Treatments of Tuberculosis:

TB can be cured with the right diagnosis and medication . The precise type and length of antibiotic treatment depends on a person's age, overall health, potential resistance to drugs, whether the TB is latent or active, and the location of infection such as the lungs, brain or kidneys. People with latent TB may need just one kind of TB antibiotics, whereas people with active TB particularly if it is a drug-resistant strain will often require a prescription of multiple drugs.
Antibiotics are usually required to be taken for a relatively long time. The standard length of time for a course of TB antibiotics is about 6 to 9 months. The most common medications used to treat tuberculosis are Rifampin, Isoniazid, Pyrazinamide and Ethambutol.
If you have drug-resistant TB, a combination of antibiotics called fluoroquinolones and injectable medications, such as kanamycin, amikacin or capreomycin are generally used for 20 to 30 months. Some types of TB are resistance to these medications as well.

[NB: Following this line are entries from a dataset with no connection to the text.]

<file path="src/hw/sprite_rom.mem">
// one 64-bit word per sprite row, 8 palette indices with col 0 in the top byte
// rows 0-7 sprite 0, 8-15 sprite 1, 16-23 sprite 2, 24-31 sprite 3
B4B4B4B4B4B4B4B4
B4000000000000B4
B4002B2B2B2B00B4
B4002B07072B00B4
B4002B07072B00B4
B4002B2B2B2B00B4
B4000000000000B4
B4B4B4B4B4B4B4B4
000000E0E0000000
0000E01E1EE00000
00E01E24241EE000
E01E24FFFF241EE0
E01E24FFFF241EE0
00E01E24241EE000
0000E01E1EE00000
000000E0E0000000
0102030405060708
090A0B0C0D0E0F10
1112131415161718
191A1B1C1D1E1F20
2122232425262728
292A2B2C2D2E2F30
3132333435363738
393A3B3C3D3E3F40
D7D8D7D8D7D8D7D8
D8D7D8D7D8D7D8D7
D7D8D7D8D7D8D7D8
D8D7D8D7D8D7D8D7
D7D8D7D8D7D8D7D8
D8D7D8D7D8D7D8D7
D7D8D7D8D7D8D7D8
D8D7D8D7D8D7D8D7

</file>
<file path="src/hw/sprite_pkg.sv">
// fixed config of 4 sprites of 8x8 with a 2-bit sprite kind; palette entries 216..255 read as black
package sprite_pkg;

    typedef logic [11:0] coord_t;
    typedef logic [10:0] hcount_t;
    typedef logic [9:0]  vcount_t;
    typedef logic [6:0]  addr_t;
    typedef logic [1:0]  sprite_id_t;
    typedef logic [7:0]  pal_idx_t;

    typedef struct packed {
        logic [7:0] r;
        logic [7:0] g;
        logic [7:0] b;
    } rgb_t;

    typedef struct packed {
        coord_t     x;
        coord_t     y;
        sprite_id_t sprite;
        logic       active;
    } object_t;

    typedef struct packed {
        hcount_t hcount;
        vcount_t vcount;
        logic    active_video;
        logic    hs_n;
        logic    vs_n;
    } scan_t;

    typedef struct packed {
        logic       hit;
        sprite_id_t sprite;
        logic [2:0] row;
        logic [2:0] col;
    } hit_t;

    localparam int sprite_size  = 8;
    localparam int sprite_count = 4;

    localparam rgb_t bg_reset_color = 24'h008000;
    localparam int   bg_addr        = 0;
    localparam int   first_obj_addr = 1;

    // object word layout
    localparam int obj_x_lsb      = 20;
    localparam int obj_y_lsb      = 8;
    localparam int obj_sprite_lsb = 2;
    localparam int obj_active_bit = 1;

    // 6x6x6 colour cube
    localparam int         palette_levels = 6;
    localparam logic [7:0] palette_step   = 8'h33;
    localparam int         palette_used   = 216;

    // pipeline contents while blanked or in reset
    localparam scan_t scan_blank = '{hcount: '0, vcount: '0, active_video: 1'b0,
                                     hs_n: 1'b1, vs_n: 1'b1};

endpackage

</file>
<file path="src/hw/vga_timing.sv">
// h total must stay within 2048 cycles and v total within 1024 lines
`timescale 1ns/10ps

module vga_timing #(
    parameter int h_active = 1280,
    parameter int h_front  = 32,
    parameter int h_sync   = 192,
    parameter int h_back   = 96,
    parameter int v_active = 480,
    parameter int v_front  = 10,
    parameter int v_sync   = 2,
    parameter int v_back   = 33
) (
    input  logic              clk,
    input  logic              reset,
    output sprite_pkg::scan_t scan
);
    import sprite_pkg::*;

    localparam int h_total = h_active + h_front + h_sync + h_back;
    localparam int v_total = v_active + v_front + v_sync + v_back;

    localparam hcount_t h_last       = hcount_t'(h_total - 1);
    localparam vcount_t v_last       = vcount_t'(v_total - 1);
    localparam hcount_t h_sync_start = hcount_t'(h_active + h_front);
    localparam hcount_t h_sync_end   = hcount_t'(h_active + h_front + h_sync);
    localparam vcount_t v_sync_start = vcount_t'(v_active + v_front);
    localparam vcount_t v_sync_end   = vcount_t'(v_active + v_front + v_sync);

    hcount_t hcount;
    vcount_t vcount;
    logic    end_of_line;
    logic    end_of_frame;

    assign end_of_line  = hcount == h_last;
    assign end_of_frame = vcount == v_last;

    always_ff @(posedge clk or posedge reset) begin
        if (reset) begin
            hcount <= '0;
            vcount <= '0;
        end else begin
            hcount <= end_of_line ? '0 : hcount + 1'b1;
            if (end_of_line) begin
                vcount <= end_of_frame ? '0 : vcount + 1'b1; // one line per h wrap
            end
        end
    end

    always_comb begin
        scan.hcount       = hcount;
        scan.vcount       = vcount;
        scan.active_video = (hcount < hcount_t'(h_active)) && (vcount < vcount_t'(v_active));
        scan.hs_n         = !((hcount >= h_sync_start) && (hcount < h_sync_end));
        scan.vs_n         = !((vcount >= v_sync_start) && (vcount < v_sync_end));
    end

endmodule

</file>
<file path="src/hw/object_table.sv">
// plain write strobe, no readback; addresses past max_objects are dropped silently
`timescale 1ns/10ps

module object_table #(
    parameter int max_objects = 8
) (
    input  logic                clk,
    input  logic                reset,
    input  logic                chipselect,
    input  logic                write,
    input  sprite_pkg::addr_t   address,
    input  logic [31:0]         writedata,
    output sprite_pkg::rgb_t    background,
    output sprite_pkg::object_t objects [max_objects]
);
    import sprite_pkg::*;

    object_t new_obj;
    logic    wr_en;

    assign wr_en = chipselect && write;

    // split the word by the register map and ignore sprite kind bits [7:4]
    always_comb begin
        new_obj.x      = writedata[obj_x_lsb +: $bits(coord_t)];
        new_obj.y      = writedata[obj_y_lsb +: $bits(coord_t)];
        new_obj.sprite = writedata[obj_sprite_lsb +: $bits(sprite_id_t)];
        new_obj.active = writedata[obj_active_bit];
    end

    always_ff @(posedge clk or posedge reset) begin
        if (reset) begin
            background <= bg_reset_color;
        end else if (wr_en && address == addr_t'(bg_addr)) begin
            background <= writedata[$bits(rgb_t)-1:0];
        end
    end

    always_ff @(posedge clk or posedge reset) begin
        if (reset) begin
            for (int i = 0; i < max_objects; i++) begin
                objects[i] <= '0; // inactive at 0,0
            end
        end else if (wr_en) begin
            for (int i = 0; i < max_objects; i++) begin
                if (address == addr_t'(first_obj_addr + i)) begin
                    objects[i] <= new_obj;
                end
            end
        end
    end

endmodule

</file>
<file path="src/hw/object_scan.sv">
// search is fully combinational over all objects in one cycle; depth grows with max_objects
`timescale 1ns/10ps

module object_scan #(
    parameter int max_objects = 8
) (
    input  logic                clk,
    input  logic                reset,
    input  sprite_pkg::scan_t   scan_in,
    input  sprite_pkg::object_t objects [max_objects],
    output sprite_pkg::hit_t    hit,
    output sprite_pkg::scan_t   scan_out
);
    import sprite_pkg::*;

    logic [12:0] column;
    logic [12:0] line;
    logic [12:0] col_off [max_objects];
    logic [12:0] row_off [max_objects];
    hit_t        hit_next;

    // pixel column runs at half the counter rate
    assign column = {3'b000, scan_in.hcount[10:1]};
    assign line   = {3'b000, scan_in.vcount};

    // offsets wrap to large values when the pixel lies left of or above the object
    always_comb begin
        for (int i = 0; i < max_objects; i++) begin
            col_off[i] = column - {1'b0, objects[i].x};
            row_off[i] = line - {1'b0, objects[i].y};
        end
    end

    // ascending loop, so the last match is the highest index
    always_comb begin
        hit_next = '0;
        for (int i = 0; i < max_objects; i++) begin
            if (objects[i].active
                && col_off[i] < 13'(sprite_size)
                && row_off[i] < 13'(sprite_size)) begin
                hit_next.hit    = 1'b1;
                hit_next.sprite = objects[i].sprite;
                hit_next.row    = row_off[i][2:0];
                hit_next.col    = col_off[i][2:0];
            end
        end
    end

    always_ff @(posedge clk or posedge reset) begin
        if (reset) begin
            hit      <= '0;
            scan_out <= scan_blank;
        end else begin
            hit      <= hit_next;
            scan_out <= scan_in;
        end
    end

endmodule

</file>
<file path="src/hw/sprite_fetch.sv">
// loads 64-bit ROM words from hw/sprite_rom.mem relative to the run directory
`timescale 1ns/10ps

module sprite_fetch (
    input  logic                 clk,
    input  logic                 reset,
    input  sprite_pkg::hit_t     hit,
    input  sprite_pkg::scan_t    scan_in,
    output sprite_pkg::pal_idx_t pixel_index,
    output logic                 pixel_hit,
    output sprite_pkg::scan_t    scan_out
);
    import sprite_pkg::*;

    localparam int word_w    = sprite_size * $bits(pal_idx_t);
    localparam int rom_depth = sprite_count * sprite_size;

    logic [word_w-1:0] rom [rom_depth];
    logic [word_w-1:0] row_word;
    pal_idx_t          col_byte;

    initial begin
        $readmemh("/design/src/hw/sprite_rom.mem", rom);
    end

    assign row_word = rom[{hit.sprite, hit.row}]; // sprite*8 + row

    // col 0 sits in the top byte
    assign col_byte = row_word[(sprite_size - 1 - int'(hit.col)) * $bits(pal_idx_t)
                               +: $bits(pal_idx_t)];

    always_ff @(posedge clk or posedge reset) begin
        if (reset) begin
            pixel_index <= '0;
            pixel_hit   <= 1'b0;
            scan_out    <= scan_blank;
        end else begin
            pixel_index <= col_byte;
            pixel_hit   <= hit.hit;
            scan_out    <= scan_in;
        end
    end

endmodule

</file>
<file path="src/hw/pixel_compositor.sv">
// black palette colours are transparent, so sprites cannot draw pure black
`timescale 1ns/10ps

module pixel_compositor (
    input  logic                 clk,
    input  logic                 reset,
    input  sprite_pkg::rgb_t     background,
    input  sprite_pkg::pal_idx_t pixel_index,
    input  logic                 pixel_hit,
    input  sprite_pkg::scan_t    scan_in,
    output logic [7:0]           vga_r,
    output logic [7:0]           vga_g,
    output logic [7:0]           vga_b,
    output logic                 vga_clk,
    output logic                 vga_hs,
    output logic                 vga_vs,
    output logic                 vga_blank_n
);
    import sprite_pkg::*;

    rgb_t pal_color;
    rgb_t pixel_color;

    // colour cube rule with entries past the cube left black
    always_comb begin
        pal_color = '0;
        if (int'(pixel_index) < palette_used) begin
            pal_color.r = 8'(int'(pixel_index) / (palette_levels * palette_levels)
                             * palette_step);
            pal_color.g = 8'((int'(pixel_index) / palette_levels) % palette_levels
                             * palette_step);
            pal_color.b = 8'(int'(pixel_index) % palette_levels * palette_step);
        end
    end

    always_comb begin
        if (!scan_in.active_video) begin
            pixel_color = '0;
        end else if (pixel_hit && pal_color != '0) begin
            pixel_color = pal_color;
        end else begin
            pixel_color = background;
        end
    end

    always_ff @(posedge clk or posedge reset) begin
        if (reset) begin
            {vga_r, vga_g, vga_b} <= '0;
            vga_clk               <= 1'b0;
            vga_hs                <= 1'b1;
            vga_vs                <= 1'b1;
            vga_blank_n           <= 1'b0;
        end else begin
            {vga_r, vga_g, vga_b} <= pixel_color;
            vga_clk               <= scan_in.hcount[0]; // 25 MHz pixel strobe
            vga_hs                <= scan_in.hs_n;
            vga_vs                <= scan_in.vs_n;
            vga_blank_n           <= scan_in.active_video;
        end
    end

endmodule

</file>
<file path="src/hw/vga_sprite_top.sv">
// pins lag the raster counters by exactly 3 clocks; max_objects from 1 to 126
`timescale 1ns/10ps

module vga_sprite_top #(
    parameter int max_objects = 8,
    parameter int h_active    = 1280,
    parameter int h_front     = 32,
    parameter int h_sync      = 192,
    parameter int h_back      = 96,
    parameter int v_active    = 480,
    parameter int v_front     = 10,
    parameter int v_sync      = 2,
    parameter int v_back      = 33
) (
    input  logic              clk,
    input  logic              reset,
    input  logic              chipselect,
    input  logic              write,
    input  sprite_pkg::addr_t address,
    input  logic [31:0]       writedata,
    output logic [7:0]        vga_r,
    output logic [7:0]        vga_g,
    output logic [7:0]        vga_b,
    output logic              vga_clk,
    output logic              vga_hs,
    output logic              vga_vs,
    output logic              vga_blank_n,
    output logic              vga_sync_n
);
    import sprite_pkg::*;

    rgb_t     background;
    object_t  objects [max_objects];
    scan_t    scan_s0;
    scan_t    scan_s1;
    scan_t    scan_s2;
    hit_t     hit_s1;
    pal_idx_t index_s2;
    logic     hit_s2;

    assign vga_sync_n = 1'b0; // no sync on green

    object_table #(
        .max_objects (max_objects)
    ) u_table (
        .clk        (clk),
        .reset      (reset),
        .chipselect (chipselect),
        .write      (write),
        .address    (address),
        .writedata  (writedata),
        .background (background),
        .objects    (objects)
    );

    vga_timing #(
        .h_active (h_active),
        .h_front  (h_front),
        .h_sync   (h_sync),
        .h_back   (h_back),
        .v_active (v_active),
        .v_front  (v_front),
        .v_sync   (v_sync),
        .v_back   (v_back)
    ) u_timing (
        .clk   (clk),
        .reset (reset),
        .scan  (scan_s0)
    );

    object_scan #(
        .max_objects (max_objects)
    ) u_scan (
        .clk      (clk),
        .reset    (reset),
        .scan_in  (scan_s0),
        .objects  (objects),
        .hit      (hit_s1),
        .scan_out (scan_s1)
    );

    sprite_fetch u_fetch (
        .clk         (clk),
        .reset       (reset),
        .hit         (hit_s1),
        .scan_in     (scan_s1),
        .pixel_index (index_s2),
        .pixel_hit   (hit_s2),
        .scan_out    (scan_s2)
    );

    pixel_compositor u_comp (
        .clk         (clk),
        .reset       (reset),
        .background  (background),
        .pixel_index (index_s2),
        .pixel_hit   (hit_s2),
        .scan_in     (scan_s2),
        .vga_r       (vga_r),
        .vga_g       (vga_g),
        .vga_b       (vga_b),
        .vga_clk     (vga_clk),
        .vga_hs      (vga_hs),
        .vga_vs      (vga_vs),
        .vga_blank_n (vga_blank_n)
    );

endmodule

</file>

Side Effects of Medication:

Although side effects of medicines are uncommon, when they do occur, they can be quite serious. All tuberculosis medications can be highly toxic to your liver. Potential side effects should be reported to a doctor which include:

  • Dark urine
  • Fever that lasts three or more days and has no obvious cause
  • Jaundice
  • Nausea and vomiting
  • Loss of appetite

It is crucial that you should finish the full course of therapy and take the medications exactly as prescribed by your doctor even if the TB symptoms have gone away. After a few weeks, you won't be contagious and you may start to feel better. Any bacteria that have survived the treatment could become resistant to the medication that has been prescribed and could lead to developing MDR-TB in the future which is  is much more dangerous and difficult to treat.
Directly observed therapy (DOT) may be recommended which involves a healthcare worker administering the TB medication to ensure that the course of treatment is completed.